THE DATA: Begin
<file path="config.mk">
export PLATFORM = sky130hd
export DESIGN_NAME = lpd_ctrl_flat
export DESIGN_NICKNAME = d
export VERILOG_FILES = /design/src/pkg/lpd_pkg.sv /design/src/pkg/lpd_if.sv /design/src/logic/lpd_buf2.sv /design/src/logic/lpd_ctrl.sv /design/src/flat_wrapper.sv
export SDC_FILE = /design/constraint.sdc
export NUM_CORES = 1
export LEC_CHECK = 0
export BUFFER_PORTS_ARGS = -buffer_cell sky130_fd_sc_hd__buf_2
export CAP_MARGIN = 20
export CORE_ASPECT_RATIO = 0.7
export CORE_UTILIZATION = 30
export CTS_CLUSTER_SIZE = 10
export DETAILED_ROUTE_END_ITERATION = 10
export SLEW_MARGIN = 0
export SYNTH_ARGS = -nofsm -noshare
export SYNTH_HDL_FRONTEND = slang
export SYNTH_SLANG_ARGS = --single-unit
export TNS_END_PERCENT = 20
</file>
<file path="constraint.sdc">
create_clock -name clock -period 3 [get_ports clock]
set_input_delay 0.45 -clock clock [delete_from_list [all_inputs] [get_ports clock]]
set_output_delay 0.45 -clock clock [all_outputs]
set_load 0.1 [all_outputs]
</file>
<file path="src/pkg/lpd_pkg.sv">
// Shared constants and types for the DRAM command link model.
// Assumes a single 25 MHz clock on both ends; DDR data is modelled as pairs per cycle.
package lpd_pkg;
	localparam int          CLK_MHZ          = 25;
	localparam int          T_RP_NS          = 15;
	localparam int          T_WR_NS          = 15;
	localparam int          T_WTR_NS         = 2;
	localparam int          T_PDX_NS         = 10;
	localparam int          T_RCD_NS         = 15;
	// Least times round up to whole cycles, never below one
	localparam int          T_RP_CYC         = (T_RP_NS * CLK_MHZ + 999) / 1000 < 1 ? 1 : (T_RP_NS * CLK_MHZ + 999) / 1000;
	localparam int          T_WR_CYC         = (T_WR_NS * CLK_MHZ + 999) / 1000 < 1 ? 1 : (T_WR_NS * CLK_MHZ + 999) / 1000;
	localparam int          T_WTR_CYC        = (T_WTR_NS * CLK_MHZ + 999) / 1000 < 1 ? 1 : (T_WTR_NS * CLK_MHZ + 999) / 1000;
	localparam int          T_PDX_CYC        = (T_PDX_NS * CLK_MHZ + 999) / 1000 < 1 ? 1 : (T_PDX_NS * CLK_MHZ + 999) / 1000;
	localparam int          T_RCD_CYC        = (T_RCD_NS * CLK_MHZ + 999) / 1000 < 1 ? 1 : (T_RCD_NS * CLK_MHZ + 999) / 1000;
	localparam int          NUM_BANKS        = 4;
	localparam int          AP_BIT           = 10;
	localparam logic [1:0]  BL_RESET         = 2'h1;
	// Command encoding: {cs_n, ras_n, cas_n, we_n}
	typedef enum logic [3:0]
	{
		LPD_CMD_DESEL = 4'h8,
		LPD_CMD_NOP   = 4'h7,
		LPD_CMD_ACT   = 4'h3,
		LPD_CMD_READ  = 4'h5,
		LPD_CMD_WRITE = 4'h4,
		LPD_CMD_PRE   = 4'h2
	} lpd_cmd_t;
	// Burst length code: 0=2, 1=4, 2=8
	typedef logic [1:0] lpd_bl_t;
endpackage : lpd_pkg

</file>
<file path="src/pkg/lpd_if.sv">
// Link between the controller end and the DRAM end.
// Strobe and data are modelled as one pair per cycle; dq is two-way.
`timescale 1ns/10ps
interface lpd_if #(parameter int DW = 8, parameter int AW = 13);
	logic            cke;
	logic [3:0]      cmd;
	logic [1:0]      ba;
	logic [AW-1:0]   addr;
	logic            dqs;
	logic [2*DW-1:0] dq_wr;
	logic [1:0]      dm;
	logic [2*DW-1:0] dq_rd;
	logic            dq_rd_oe;
	modport ctrl (output cke, output cmd, output ba, output addr, output dqs, output dq_wr, output dm,
		input dq_rd, input dq_rd_oe);
	modport dram (input cke, input cmd, input ba, input addr, input dqs, input dq_wr, input dm,
		output dq_rd, output dq_rd_oe);
endinterface : lpd_if

</file>
<file path="src/logic/lpd_buf2.sv">
// Two-entry buffer with valid/ready on both sides.
// Same clock on both sides; full and empty are exact.
`timescale 1ns/10ps
module lpd_buf2 #(parameter int W = 32, parameter int DEPTH = 2)
(
	input  wire logic         clock,
	input  wire logic         reset_n,
	input  wire logic         in_valid,
	output logic              in_ready,
	input  wire logic [W-1:0] in_data,
	output logic              out_valid,
	input  wire logic         out_ready,
	output logic [W-1:0]      out_data
);
	// Pointers are one bit wide, so only two entries are served
	if (DEPTH != 2)
	begin : g_depth_chk
		$error("lpd_buf2 supports DEPTH 2 only");
	end
	logic [W-1:0] mem_reg [DEPTH];
	logic         wp_reg;
	logic         rp_reg;
	logic [1:0]   cnt_reg;
	logic         push;
	logic         pop;

	// Handshakes; full stalls the writer
	assign in_ready  = (cnt_reg != 2'h2);
	assign out_valid = (cnt_reg != 2'h0);
	assign push      = in_valid && in_ready;
	assign pop       = out_valid && out_ready;
	assign out_data  = mem_reg[rp_reg];

	// Storage
	always_ff @(posedge clock or negedge reset_n)
	begin
		if (!reset_n)
			for (int i = 0; i < DEPTH; i++) mem_reg[i] <= '0;
		else if (push)
			mem_reg[wp_reg] <= in_data;
	end

	// Pointers and fill level
	always_ff @(posedge clock or negedge reset_n)
	begin
		if (!reset_n)
		begin
			wp_reg  <= 1'b0;
			rp_reg  <= 1'b0;
			cnt_reg <= 2'h0;
		end
		else
		begin
			if (push) wp_reg <= ~wp_reg;
			if (pop) rp_reg <= ~rp_reg;
			cnt_reg <= cnt_reg + {1'b0, push} - {1'b0, pop};
		end
	end
endmodule : lpd_buf2

</file>
<file path="src/logic/lpd_ctrl.sv">
// How it works
// Write-to-read delay counts from after last pair
// Write recovery counts from after last pair
// Other device READ may skip write-to-read
// Other device PRECHARGE may skip recovery
// A10 low on WRITE: no auto precharge
// Strobe keeps toggling over masked slots
// BL8 interrupted: drive unsuppressed strobe, mask
// WRITEs accepted to any bank
// Burst elements go to successive columns
// PRECHARGE closes rows; activate after row precharge
// A10 high all banks, else BA
// Idle bank needs ACTIVE before access
// CKE stays high during bursts
// Burst ends after its postamble
// CKE low enters precharge/active power-down
// Power-down switches off buffers
// CKE held low throughout power-down
// Exit on CKE high with NOP
// Only NOPs until exit time passes
// Power-down time bounded for refresh
// Truncated data beyond delay is masked
// First element on first strobe edge
// Controller tracks per-bank state and timers
// Controller end: takes user requests and issues timed commands.
// Assumes one device on the link; write data comes through the two-entry buffer.
`timescale 1ns/10ps
module lpd_ctrl #(
	parameter int DW     = 8,
	parameter int AW     = 13,
	parameter int PD_MAX = 100
)
(
	input  wire logic            clock,
	input  wire logic            reset_n,
	input  wire logic            req_valid,
	output logic                 req_ready,
	input  wire logic [3:0]      req_cmd,
	input  wire logic [1:0]      req_ba,
	input  wire logic [AW-1:0]   req_addr,
	input  wire logic            req_pd,
	input  wire logic [1:0]      req_bl,
	input  wire logic            wd_valid,
	output logic                 wd_ready,
	input  wire logic [2*DW-1:0] wd_data,
	input  wire logic [1:0]      wd_mask,
	output logic [1:0]           bank_open,
	lpd_if.ctrl                  link
);
	// Timers are eight bits wide, and the precharge-all bit must exist
	if (PD_MAX < 1 || PD_MAX > 255 || AW <= lpd_pkg::AP_BIT)
	begin : g_param_chk
		$error("lpd_ctrl parameters out of range");
	end
	typedef enum logic [1:0]
	{
		LPD_B_IDLE = 2'h0,
		LPD_B_ACTG = 2'h1,
		LPD_B_ACT  = 2'h2,
		LPD_B_PRE  = 2'h3
	} lpd_bank_t;
	typedef enum logic [1:0]
	{
		LPD_P_RUN  = 2'h0,
		LPD_P_DOWN = 2'h1,
		LPD_P_EXIT = 2'h2
	} lpd_pwr_t;

	lpd_bank_t  bst_reg [lpd_pkg::NUM_BANKS];
	logic [7:0] btim_reg [lpd_pkg::NUM_BANKS];
	lpd_pwr_t   pwr_reg;
	logic [7:0] pwr_cnt_reg;
	logic [3:0] burst_reg;
	logic [7:0] wtr_reg;
	logic [7:0] wr_reg;
	logic       go;
	logic       ok;
	logic       bk_ok;
	logic       is_wr;
	logic       is_rd;
	logic       is_pre;
	logic       is_act;
	logic [3:0] bl_pairs;
	logic       bv;
	logic       bready;
	logic [2*DW+1:0] bdata;

	// Write data path; buffer drains only while a burst runs
	lpd_buf2 #(.W(2*DW+2), .DEPTH(2)) u_buf (
		.clock     (clock),
		.reset_n   (reset_n),
		.in_valid  (wd_valid),
		.in_ready  (wd_ready),
		.in_data   ({wd_mask, wd_data}),
		.out_valid (bv),
		.out_ready (bready),
		.out_data  (bdata)
	);

	assign is_wr    = (req_cmd == lpd_pkg::LPD_CMD_WRITE);
	assign is_rd    = (req_cmd == lpd_pkg::LPD_CMD_READ);
	assign is_pre   = (req_cmd == lpd_pkg::LPD_CMD_PRE);
	assign is_act   = (req_cmd == lpd_pkg::LPD_CMD_ACT);
	assign bl_pairs = (req_bl == 2'h0) ? 4'h1 : (req_bl == 2'h1) ? 4'h2 : 4'h4;
	assign bready   = (burst_reg != 4'h0);

	// Legality check against bank state and timers
	always_comb
	begin
		bk_ok = 1'b1;
		if (is_rd || is_wr)
			bk_ok = (bst_reg[req_ba] == LPD_B_ACT);
		else if (is_act)
			bk_ok = (bst_reg[req_ba] == LPD_B_IDLE);
		else if (is_pre && req_addr[lpd_pkg::AP_BIT])
		begin
			for (int i = 0; i < lpd_pkg::NUM_BANKS; i++)
				if (bst_reg[i] == LPD_B_ACTG || bst_reg[i] == LPD_B_PRE) bk_ok = 1'b0;
		end
		else if (is_pre)
			bk_ok = (bst_reg[req_ba] != LPD_B_ACTG);
		ok = bk_ok && (pwr_reg == LPD_P_RUN) && !req_pd;
		// One device only, so the post-write delays are never skipped
		if (is_rd && (wtr_reg != 8'h0 || burst_reg != 4'h0)) ok = 1'b0;
		if (is_pre && (wr_reg != 8'h0 || burst_reg != 4'h0)) ok = 1'b0;
		if (is_wr && (burst_reg != 4'h0 || !bv)) ok = 1'b0;
	end
	assign req_ready = ok;
	assign go        = req_valid && ok;

	// Per-bank state and timers
	always_ff @(posedge clock or negedge reset_n)
	begin
		if (!reset_n)
			for (int i = 0; i < lpd_pkg::NUM_BANKS; i++)
			begin
				bst_reg[i]  <= LPD_B_IDLE;
				btim_reg[i] <= 8'h0;
			end
		else
			for (int i = 0; i < lpd_pkg::NUM_BANKS; i++)
			begin
				if (go && is_act && req_ba == i[1:0])
				begin
					bst_reg[i]  <= LPD_B_ACTG;
					btim_reg[i] <= 8'(lpd_pkg::T_RCD_CYC);
				end
				else if (go && is_pre && (req_addr[lpd_pkg::AP_BIT] || req_ba == i[1:0]))
				begin
					bst_reg[i]  <= LPD_B_PRE;
					btim_reg[i] <= 8'(lpd_pkg::T_RP_CYC);
				end
				else if (btim_reg[i] > 8'h1)
					btim_reg[i] <= btim_reg[i] - 8'h1;
				else if (btim_reg[i] == 8'h1)
				begin
					btim_reg[i] <= 8'h0;
					bst_reg[i]  <= (bst_reg[i] == LPD_B_ACTG) ? LPD_B_ACT : LPD_B_IDLE;
				end
			end
	end

	// Burst pair counter and post-write delays from after last pair
	always_ff @(posedge clock or negedge reset_n)
	begin
		if (!reset_n)
		begin
			burst_reg <= 4'h0;
			wtr_reg   <= 8'h0;
			wr_reg    <= 8'h0;
		end
		else if (go && is_wr)
			burst_reg <= bl_pairs;
		else if (burst_reg != 4'h0 && bv)
		begin
			burst_reg <= burst_reg - 4'h1;
			if (burst_reg == 4'h1)
			begin
				wtr_reg <= 8'(lpd_pkg::T_WTR_CYC);
				wr_reg  <= 8'(lpd_pkg::T_WR_CYC);
			end
		end
		else
		begin
			if (wtr_reg != 8'h0) wtr_reg <= wtr_reg - 8'h1;
			if (wr_reg != 8'h0) wr_reg <= wr_reg - 8'h1;
		end
	end

	// Power-down sequencing
	always_ff @(posedge clock or negedge reset_n)
	begin
		if (!reset_n)
		begin
			pwr_reg     <= LPD_P_RUN;
			pwr_cnt_reg <= 8'h0;
		end
		else
			unique case (pwr_reg)
				LPD_P_RUN:
					if (req_pd && burst_reg == 4'h0)
					begin
						pwr_reg     <= LPD_P_DOWN;
						pwr_cnt_reg <= 8'(PD_MAX);
					end
				LPD_P_DOWN:
					if (!req_pd || pwr_cnt_reg == 8'h1)
					begin
						pwr_reg     <= LPD_P_EXIT;
						pwr_cnt_reg <= 8'(lpd_pkg::T_PDX_CYC);
					end
					else
						pwr_cnt_reg <= pwr_cnt_reg - 8'h1;
				LPD_P_EXIT:
					if (pwr_cnt_reg <= 8'h1)
						pwr_reg <= LPD_P_RUN;
					else
						pwr_cnt_reg <= pwr_cnt_reg - 8'h1;
				default:
					pwr_reg <= LPD_P_RUN;
			endcase
	end

	// Command and data outputs registered
	always_ff @(posedge clock or negedge reset_n)
	begin
		if (!reset_n)
		begin
			link.cke   <= 1'b1;
			link.cmd   <= lpd_pkg::LPD_CMD_NOP;
			link.ba    <= 2'h0;
			link.addr  <= '0;
			link.dqs   <= 1'b0;
			link.dq_wr <= '0;
			link.dm    <= 2'h3;
		end
		else
		begin
			link.cke  <= (pwr_reg != LPD_P_DOWN);
			link.cmd  <= go ? req_cmd : lpd_pkg::LPD_CMD_NOP;
			link.ba   <= req_ba;
			link.addr <= req_addr;
			// Strobe runs on every burst slot, masked ones too
			link.dqs   <= bready && bv;
			link.dq_wr <= bdata[2*DW-1:0];
			link.dm    <= (bready && bv) ? bdata[2*DW+1:2*DW] : 2'h3;
		end
	end

	assign bank_open = {(bst_reg[3] == LPD_B_ACT) | (bst_reg[2] == LPD_B_ACT),
		(bst_reg[1] == LPD_B_ACT) | (bst_reg[0] == LPD_B_ACT)};
endmodule : lpd_ctrl

</file>
<file path="src/flat_wrapper.sv">
// flat-port wrapper written by rule: the top's interface ports become plain ports
module lpd_ctrl_flat 
#(
	parameter int DW     = 8,
	parameter int AW     = 13,
	parameter int PD_MAX = 100
)
  (clock, reset_n, req_valid, req_ready, req_cmd, req_ba, req_addr, req_pd, req_bl, wd_valid, wd_ready, wd_data, wd_mask, bank_open, link_cke, link_cmd, link_ba, link_addr, link_dqs, link_dq_wr, link_dm, link_dq_rd, link_dq_rd_oe);
  lpd_if #(.DW(DW), .AW(AW)) link_i ();
  input  wire logic clock;
  input  wire logic reset_n;
  input  wire logic req_valid;
  output logic req_ready;
  input  wire logic [3:0] req_cmd;
  input  wire logic [1:0] req_ba;
  input  wire logic [AW-1:0] req_addr;
  input  wire logic req_pd;
  input  wire logic [1:0] req_bl;
  input  wire logic wd_valid;
  output logic wd_ready;
  input  wire logic [2*DW-1:0] wd_data;
  input  wire logic [1:0] wd_mask;
  output logic [1:0] bank_open;
  output wire logic [$bits(link_i.cke)-1:0] link_cke;
  output wire logic [$bits(link_i.cmd)-1:0] link_cmd;
  output wire logic [$bits(link_i.ba)-1:0] link_ba;
  output wire logic [$bits(link_i.addr)-1:0] link_addr;
  output wire logic [$bits(link_i.dqs)-1:0] link_dqs;
  output wire logic [$bits(link_i.dq_wr)-1:0] link_dq_wr;
  output wire logic [$bits(link_i.dm)-1:0] link_dm;
  input wire logic [$bits(link_i.dq_rd)-1:0] link_dq_rd;
  input wire logic [$bits(link_i.dq_rd_oe)-1:0] link_dq_rd_oe;
  assign link_cke = link_i.cke;
  assign link_cmd = link_i.cmd;
  assign link_ba = link_i.ba;
  assign link_addr = link_i.addr;
  assign link_dqs = link_i.dqs;
  assign link_dq_wr = link_i.dq_wr;
  assign link_dm = link_i.dm;
  assign link_i.dq_rd = link_dq_rd;
  assign link_i.dq_rd_oe = link_dq_rd_oe;
  lpd_ctrl #(.DW(DW), .AW(AW), .PD_MAX(PD_MAX)) u_core (.clock(clock), .reset_n(reset_n), .req_valid(req_valid), .req_ready(req_ready), .req_cmd(req_cmd), .req_ba(req_ba), .req_addr(req_addr), .req_pd(req_pd), .req_bl(req_bl), .wd_valid(wd_valid), .wd_ready(wd_ready), .wd_data(wd_data), .wd_mask(wd_mask), .bank_open(bank_open), .link(link_i));
endmodule
</file>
THE DATA: End
*WHAT YOU WILL DO*
A bare number should be your reply: how many lines in the entries above include the word "delays".

*RESPONSE*
2